Image taken from VideoCardz

Oh shit I guess I’m doing a speculation article!

I just really find this Alder Lake-S leak/rumor showing it having 8 big cores and 8 little cores quite interesting. There are a number of uses I can think of for such a processor. But let’s not get into those right away and get all excited.

A couple things that keep being brought up on twitter are in relation to either Windows 10’s ability to support such a core configuration or the validity of little cores on desktop when Skylake itself is already so efficient.

I’ll start with the Windows 10 thing. Windows 10 has support for ARM big.LITTLE in the kernel. Windows 10 also has support for a thing called CPU sets.

This writeup over here describes things pretty well.

Windows 10 brought us another innovation in the scheduler space with CPU Sets. CPU Sets allow a process to partition the system such that its process can take over a group of processors and not allow any other process or system to run their threads on those processors. Windows Kernel even steers Interrupts from devices away from the processors that are part of your CPU set. This ensures that even devices cannot target their code on the processors which have been partitioned off by CPU sets for your app or process. Think of this as a low-tech Virtual Machine. As you can imagine this is a powerful capability and hence there are a lot of safeguards built-in to prevent an app developer from making the wrong choice within the API. CPU sets functionality are used by the customer when they use Game Mode to run their games.

Finally, this brings us to ARM64 support with Windows 10 on ARM. The ARM architecture supports a big.LITTLE architecture, big.LITTLE is a heterogenous architecture where the “big” core runs fast, consuming more power and the “LITTLE” core runs slow consuming less power. The idea here is that you run unimportant tasks on the little core saving battery. To support big.LITTLE architecture and provide great battery life on Windows 10 on ARM, the Windows scheduler added support for heterogenous scheduling which took into account the app intent for scheduling on big.LITTLE architectures.

By app intent, I mean Windows tries to provide a quality of service for apps by tracking threads which are running in the foreground (or starved of CPU) and ensuring those threads always run on the big core. Whereas the background tasks, services, and other ancillary threads in the system run on the little cores. (As an aside, you can also programmatically mark your thread as unimportant which will make it run on the LITTLE core.)

Work on Behalf: In Windows, a lot of work for the foreground is done by other services running in the background. E.g. In Outlook, when you search for a mail, the search is conducted by a background service (Indexer). If we simply, run all the services on the little core, then the experience and performance of the foreground app will be affected. To ensure, that these scenarios are not slow on big.LITTLE architectures, Windows actually tracks when an app calls into another process to do work on its behalf. When this happens, we donate the foreground priority to the service thread and force run the thread in the service on the big core.

There are already things in place for designating programs as background or foreground. I don’t see any issue with Windows 10 being able to support an x86 version of big.LITTLE.
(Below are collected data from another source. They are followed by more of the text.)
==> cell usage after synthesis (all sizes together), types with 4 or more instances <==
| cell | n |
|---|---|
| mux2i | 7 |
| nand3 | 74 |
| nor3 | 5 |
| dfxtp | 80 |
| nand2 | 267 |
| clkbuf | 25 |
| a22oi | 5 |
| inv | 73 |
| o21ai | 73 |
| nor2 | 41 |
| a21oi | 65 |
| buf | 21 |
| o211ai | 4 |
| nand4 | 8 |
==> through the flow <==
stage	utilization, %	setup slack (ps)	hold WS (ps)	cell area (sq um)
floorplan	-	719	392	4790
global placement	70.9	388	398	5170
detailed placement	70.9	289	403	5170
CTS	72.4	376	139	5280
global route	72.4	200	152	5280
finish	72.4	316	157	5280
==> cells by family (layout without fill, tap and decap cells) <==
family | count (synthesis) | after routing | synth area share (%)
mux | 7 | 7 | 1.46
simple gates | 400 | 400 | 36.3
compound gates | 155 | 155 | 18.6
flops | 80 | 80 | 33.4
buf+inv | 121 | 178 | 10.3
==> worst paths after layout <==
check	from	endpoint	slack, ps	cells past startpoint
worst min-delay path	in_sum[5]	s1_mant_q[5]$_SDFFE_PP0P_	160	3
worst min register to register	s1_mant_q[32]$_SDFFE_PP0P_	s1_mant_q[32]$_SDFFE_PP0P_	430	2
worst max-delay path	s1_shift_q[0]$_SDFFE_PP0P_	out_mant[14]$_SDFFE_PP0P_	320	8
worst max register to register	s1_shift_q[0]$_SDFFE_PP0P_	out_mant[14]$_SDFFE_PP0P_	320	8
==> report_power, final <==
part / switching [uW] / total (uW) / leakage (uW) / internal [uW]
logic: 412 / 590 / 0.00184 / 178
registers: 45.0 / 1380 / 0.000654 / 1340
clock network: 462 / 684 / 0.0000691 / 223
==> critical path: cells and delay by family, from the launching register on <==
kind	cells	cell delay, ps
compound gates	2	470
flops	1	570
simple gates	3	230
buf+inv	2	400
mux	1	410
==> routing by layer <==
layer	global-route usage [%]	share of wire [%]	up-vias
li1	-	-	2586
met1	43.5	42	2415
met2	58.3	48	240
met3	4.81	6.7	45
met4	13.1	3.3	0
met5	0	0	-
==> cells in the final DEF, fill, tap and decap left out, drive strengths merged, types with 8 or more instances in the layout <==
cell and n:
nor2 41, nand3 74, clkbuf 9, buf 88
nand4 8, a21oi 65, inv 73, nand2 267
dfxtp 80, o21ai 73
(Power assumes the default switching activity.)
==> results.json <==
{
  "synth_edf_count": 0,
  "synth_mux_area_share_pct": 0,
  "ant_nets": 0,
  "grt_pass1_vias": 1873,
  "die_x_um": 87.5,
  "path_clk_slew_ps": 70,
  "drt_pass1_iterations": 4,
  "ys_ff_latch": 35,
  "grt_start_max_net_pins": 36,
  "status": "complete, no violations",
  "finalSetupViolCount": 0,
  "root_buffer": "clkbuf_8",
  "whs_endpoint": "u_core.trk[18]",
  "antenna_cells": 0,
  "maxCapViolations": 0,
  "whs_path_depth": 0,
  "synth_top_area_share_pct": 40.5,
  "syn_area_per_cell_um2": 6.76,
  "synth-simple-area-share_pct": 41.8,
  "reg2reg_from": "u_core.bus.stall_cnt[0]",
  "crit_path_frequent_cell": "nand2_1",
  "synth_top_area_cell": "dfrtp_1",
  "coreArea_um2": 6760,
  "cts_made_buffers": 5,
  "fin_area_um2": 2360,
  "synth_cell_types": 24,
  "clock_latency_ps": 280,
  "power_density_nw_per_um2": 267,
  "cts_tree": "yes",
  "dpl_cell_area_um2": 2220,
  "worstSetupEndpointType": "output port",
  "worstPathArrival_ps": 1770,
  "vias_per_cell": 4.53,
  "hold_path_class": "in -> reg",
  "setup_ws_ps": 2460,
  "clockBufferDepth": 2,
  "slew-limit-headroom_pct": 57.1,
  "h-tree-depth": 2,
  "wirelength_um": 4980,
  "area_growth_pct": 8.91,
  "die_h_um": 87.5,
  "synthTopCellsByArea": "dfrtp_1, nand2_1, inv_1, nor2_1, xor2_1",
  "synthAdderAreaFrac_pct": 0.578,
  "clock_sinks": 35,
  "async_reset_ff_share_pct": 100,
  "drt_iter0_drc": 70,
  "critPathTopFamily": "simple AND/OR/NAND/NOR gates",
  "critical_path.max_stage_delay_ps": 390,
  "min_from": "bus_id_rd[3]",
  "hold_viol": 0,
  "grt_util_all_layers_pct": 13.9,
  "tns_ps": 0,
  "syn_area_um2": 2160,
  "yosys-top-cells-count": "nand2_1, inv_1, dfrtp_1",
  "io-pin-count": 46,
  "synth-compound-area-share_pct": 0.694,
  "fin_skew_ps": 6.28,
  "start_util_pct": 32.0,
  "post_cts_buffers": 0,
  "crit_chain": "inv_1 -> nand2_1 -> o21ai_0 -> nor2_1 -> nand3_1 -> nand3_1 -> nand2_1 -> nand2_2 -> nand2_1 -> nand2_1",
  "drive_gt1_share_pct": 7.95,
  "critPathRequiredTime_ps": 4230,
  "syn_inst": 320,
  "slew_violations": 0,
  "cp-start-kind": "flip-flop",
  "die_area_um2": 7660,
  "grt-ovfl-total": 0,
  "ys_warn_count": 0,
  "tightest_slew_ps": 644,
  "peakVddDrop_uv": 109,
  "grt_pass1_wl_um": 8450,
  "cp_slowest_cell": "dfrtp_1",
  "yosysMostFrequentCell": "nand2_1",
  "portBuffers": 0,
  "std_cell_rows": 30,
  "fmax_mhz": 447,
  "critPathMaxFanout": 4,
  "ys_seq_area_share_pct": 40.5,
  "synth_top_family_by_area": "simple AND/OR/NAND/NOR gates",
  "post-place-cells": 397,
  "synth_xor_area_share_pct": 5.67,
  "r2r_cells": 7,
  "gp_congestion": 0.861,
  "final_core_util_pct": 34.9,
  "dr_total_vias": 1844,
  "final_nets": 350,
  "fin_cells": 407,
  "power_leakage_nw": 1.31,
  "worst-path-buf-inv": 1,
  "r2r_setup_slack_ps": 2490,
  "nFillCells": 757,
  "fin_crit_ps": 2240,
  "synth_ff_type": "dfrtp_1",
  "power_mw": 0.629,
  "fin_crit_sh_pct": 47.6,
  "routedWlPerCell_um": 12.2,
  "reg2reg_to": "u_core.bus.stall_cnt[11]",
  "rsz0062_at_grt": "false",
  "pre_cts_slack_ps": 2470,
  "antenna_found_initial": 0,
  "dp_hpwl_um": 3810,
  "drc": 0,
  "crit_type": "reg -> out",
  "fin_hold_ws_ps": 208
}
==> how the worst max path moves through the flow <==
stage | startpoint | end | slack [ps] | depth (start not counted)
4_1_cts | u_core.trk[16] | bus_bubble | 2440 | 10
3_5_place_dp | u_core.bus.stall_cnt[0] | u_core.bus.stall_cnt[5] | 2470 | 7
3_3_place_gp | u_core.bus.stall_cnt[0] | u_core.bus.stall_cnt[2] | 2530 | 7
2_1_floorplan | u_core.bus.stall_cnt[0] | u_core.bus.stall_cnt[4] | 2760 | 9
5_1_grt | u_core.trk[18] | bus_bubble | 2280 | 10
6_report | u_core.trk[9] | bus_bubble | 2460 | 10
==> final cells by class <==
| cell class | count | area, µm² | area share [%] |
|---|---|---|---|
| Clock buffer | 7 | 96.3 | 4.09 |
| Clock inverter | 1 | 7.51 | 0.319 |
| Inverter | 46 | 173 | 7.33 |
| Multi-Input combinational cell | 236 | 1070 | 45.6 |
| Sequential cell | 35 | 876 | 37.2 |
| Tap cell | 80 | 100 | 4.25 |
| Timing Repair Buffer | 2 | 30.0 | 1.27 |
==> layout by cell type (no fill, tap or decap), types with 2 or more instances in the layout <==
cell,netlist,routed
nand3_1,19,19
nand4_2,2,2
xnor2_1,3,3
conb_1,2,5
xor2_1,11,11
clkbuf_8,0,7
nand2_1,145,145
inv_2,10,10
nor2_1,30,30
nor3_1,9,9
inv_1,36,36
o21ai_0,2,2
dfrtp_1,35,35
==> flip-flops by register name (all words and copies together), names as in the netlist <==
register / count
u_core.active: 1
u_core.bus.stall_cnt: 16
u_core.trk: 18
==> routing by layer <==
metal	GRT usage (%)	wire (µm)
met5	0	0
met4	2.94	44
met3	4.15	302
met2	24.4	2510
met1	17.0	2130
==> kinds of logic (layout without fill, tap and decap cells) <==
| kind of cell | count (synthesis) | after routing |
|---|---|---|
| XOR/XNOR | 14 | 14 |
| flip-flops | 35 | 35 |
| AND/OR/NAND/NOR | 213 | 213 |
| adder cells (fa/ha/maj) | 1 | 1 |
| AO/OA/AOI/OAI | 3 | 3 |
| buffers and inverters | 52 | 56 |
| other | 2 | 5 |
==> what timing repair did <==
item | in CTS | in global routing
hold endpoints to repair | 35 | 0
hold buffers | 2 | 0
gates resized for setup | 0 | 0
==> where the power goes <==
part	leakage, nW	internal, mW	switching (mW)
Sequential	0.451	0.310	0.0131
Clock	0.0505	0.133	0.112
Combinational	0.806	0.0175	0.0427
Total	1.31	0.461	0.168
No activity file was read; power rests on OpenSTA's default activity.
`config.mk`:
```
export PLATFORM = sky130hd
export DESIGN_NAME = instr_fetch
export DESIGN_NICKNAME = d
export VERILOG_FILES = /design/src/rtl/instr_fetch.sv
export SDC_FILE = /design/constraint.sdc
export NUM_CORES = 1
export LEC_CHECK = 0
export CAP_MARGIN = 20
export CORE_ASPECT_RATIO = 0.9
export CORE_MARGIN = 2
export CORE_UTILIZATION = 35
export DETAILED_ROUTE_END_ITERATION = 6
export GPL_ROUTABILITY_DRIVEN = 1
export GPL_TIMING_DRIVEN = 0
export PLACE_DENSITY = 0.61
export RECOVER_POWER = 25
export SYNTH_ARGS = -nofsm -noshare
export SYNTH_HDL_FRONTEND = slang
export SYNTH_SLANG_ARGS = --single-unit
export TNS_END_PERCENT = 100
```
`constraint.sdc`:
```
create_clock -name CLK -period 2.3 [get_ports CLK]
set_clock_uncertainty 0.05 [all_clocks]
set_input_delay 0.46 -clock CLK [delete_from_list [all_inputs] [get_ports CLK]]
set_output_delay 0.46 -clock CLK [all_outputs]
set_load 0.02 [all_outputs]
```
`src/rtl/instr_fetch.sv`:
```
// -----------------------------------------------------------------------------
// instr_fetch
//   Instruction Fetch stage feeding the Instruction Decode stage. Holds the PC,
//   issues one instruction-memory request at a time over a req/ready handshake,
//   and delivers instruction, PC and PC+4 to decode. While memory stalls it
//   inserts NOP bubbles. Decode may redirect the PC (the redirect takes effect
//   after the delay slot) or freeze the stage (outputs hold, nothing new issued).
//
// Ports
//   CLK                 in   rising-edge clock
//   RESET               in   synchronous, active-high reset
//   Alt_PC_IN           in   redirect target from decode
//   Request_Alt_PC_IN   in   redirect request from decode (sampled every cycle)
//   WANT_FREEZE_IN      in   decode freeze request
//   IMem_Req            out  fetch request valid
//   IMem_Addr           out  fetch address (current PC)
//   IMem_Ready          in   memory response valid for IMem_Addr this cycle
//   IMem_Data           in   instruction word, valid with IMem_Ready
//   Instr1_OUT          out  instruction to decode (NOP_INSTR for a bubble)
//   Instr_PC_OUT        out  PC of Instr1_OUT
//   Instr_PC_Plus4_OUT  out  Instr_PC_OUT + 4
//   Fetch_Count         out  instructions delivered to decode (wraps)
// -----------------------------------------------------------------------------
module instr_fetch #(
  parameter logic [31:0] RESET_PC  = 32'hBFC00000,
  parameter logic [31:0] NOP_INSTR = 32'h00000000
) (
  input  logic        CLK,
  input  logic        RESET,
  input  logic [31:0] Alt_PC_IN,
  input  logic        Request_Alt_PC_IN,
  input  logic        WANT_FREEZE_IN,
  output logic        IMem_Req,
  output logic [31:0] IMem_Addr,
  input  logic        IMem_Ready,
  input  logic [31:0] IMem_Data,
  output logic [31:0] Instr1_OUT,
  output logic [31:0] Instr_PC_OUT,
  output logic [31:0] Instr_PC_Plus4_OUT,
  output logic [31:0] Fetch_Count
);

  // RUN: a request is outstanding. FULL: a fetched word waits in the buffer
  // because decode was frozen when it arrived; no request is issued.
  typedef enum logic [0:0] {
    RUN  = 1'b0,
    FULL = 1'b1
  } state_t;

  state_t      state_r;
  logic [31:0] pc_r;
  logic [31:0] target_r;
  logic        redirect_pending_r;
  logic [31:0] buf_data_r;
  logic [31:0] buf_pc_r;
  logic [31:0] pc_plus4_s;
  logic [31:0] next_pc_s;

  assign pc_plus4_s = pc_r + 32'd4;

  // Request is gated by RESET so an in-flight fetch is dropped in the reset cycle.
  assign IMem_Req  = (state_r == RUN) && !RESET;
  assign IMem_Addr = pc_r;

  // PC to fetch after the current handshake: a live redirect wins over a stored one.
  always_comb begin
    next_pc_s = pc_plus4_s;
    if (Request_Alt_PC_IN) begin
      next_pc_s = Alt_PC_IN;
    end else if (redirect_pending_r) begin
      next_pc_s = target_r;
    end else begin
      next_pc_s = pc_plus4_s;
    end
  end

  // Fetch control, PC, redirect capture, freeze buffer and decode-facing outputs.
  always_ff @(posedge CLK) begin
    if (RESET) begin
      state_r            <= RUN;
      pc_r               <= RESET_PC;
      target_r           <= 32'h00000000;
      redirect_pending_r <= 1'b0;
      buf_data_r         <= NOP_INSTR;
      buf_pc_r           <= 32'h00000000;
      Instr1_OUT         <= NOP_INSTR;
      Instr_PC_OUT       <= 32'h00000000;
      Instr_PC_Plus4_OUT <= 32'h00000000;
      Fetch_Count        <= 32'h00000000;
    end else begin
      case (state_r)
        RUN: begin
          if (IMem_Ready) begin
            // The word handshaking now is the delay slot; the redirect
            // only steers the address of the following fetch.
            pc_r               <= next_pc_s;
            redirect_pending_r <= 1'b0;
            if (!WANT_FREEZE_IN) begin
              Instr1_OUT         <= IMem_Data;
              Instr_PC_OUT       <= pc_r;
              Instr_PC_Plus4_OUT <= pc_plus4_s;
              Fetch_Count        <= Fetch_Count + 32'd1;
            end else begin
              buf_data_r <= IMem_Data;
              buf_pc_r   <= pc_r;
              state_r    <= FULL;
            end
          end else begin
            // Address must stay put until Ready, so a redirect is parked.
            if (Request_Alt_PC_IN) begin
              redirect_pending_r <= 1'b1;
              target_r           <= Alt_PC_IN;
            end else begin
              redirect_pending_r <= redirect_pending_r;
            end
            if (!WANT_FREEZE_IN) begin
              Instr1_OUT <= NOP_INSTR;
            end else begin
              Instr1_OUT <= Instr1_OUT;
            end
          end
        end

        FULL: begin
          // Nothing is outstanding, so a redirect can retarget the PC at once.
          if (Request_Alt_PC_IN) begin
            pc_r <= Alt_PC_IN;
          end else begin
            pc_r <= pc_r;
          end
          if (!WANT_FREEZE_IN) begin
            Instr1_OUT         <= buf_data_r;
            Instr_PC_OUT       <= buf_pc_r;
            Instr_PC_Plus4_OUT <= buf_pc_r + 32'd4;
            Fetch_Count        <= Fetch_Count + 32'd1;
            state_r            <= RUN;
          end else begin
            state_r <= FULL;
          end
        end

        default: begin
          state_r <= RUN;
        end
      endcase
    end
  end

endmodule
```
For the other issue of the little cores not being necessary due to efficiency already being there is well founded but falls apart if single core speed and GHz are the path forward. Do you need or want some background Windows 10 service bringing your cores up to 5.3GHz? Extra points if those Atom cores only have a base clock and no turbo and a separate power domain from the big cores. If Intel knows that they don’t want to compete on core count in client desktop they need to try exotic things to keep up this clock speed race. You can partition so many things to those LITTLE Atom cores. Yes, it is true that more big cores can, in theory, get more things done in a timely fashion. What if the goal isn’t completion of a task? What if the goal is maintaining background tasks and keeping the big cores free to boost properly and compute what is going on in the foreground?

Anyway, these are some of my thoughts about this whole thing.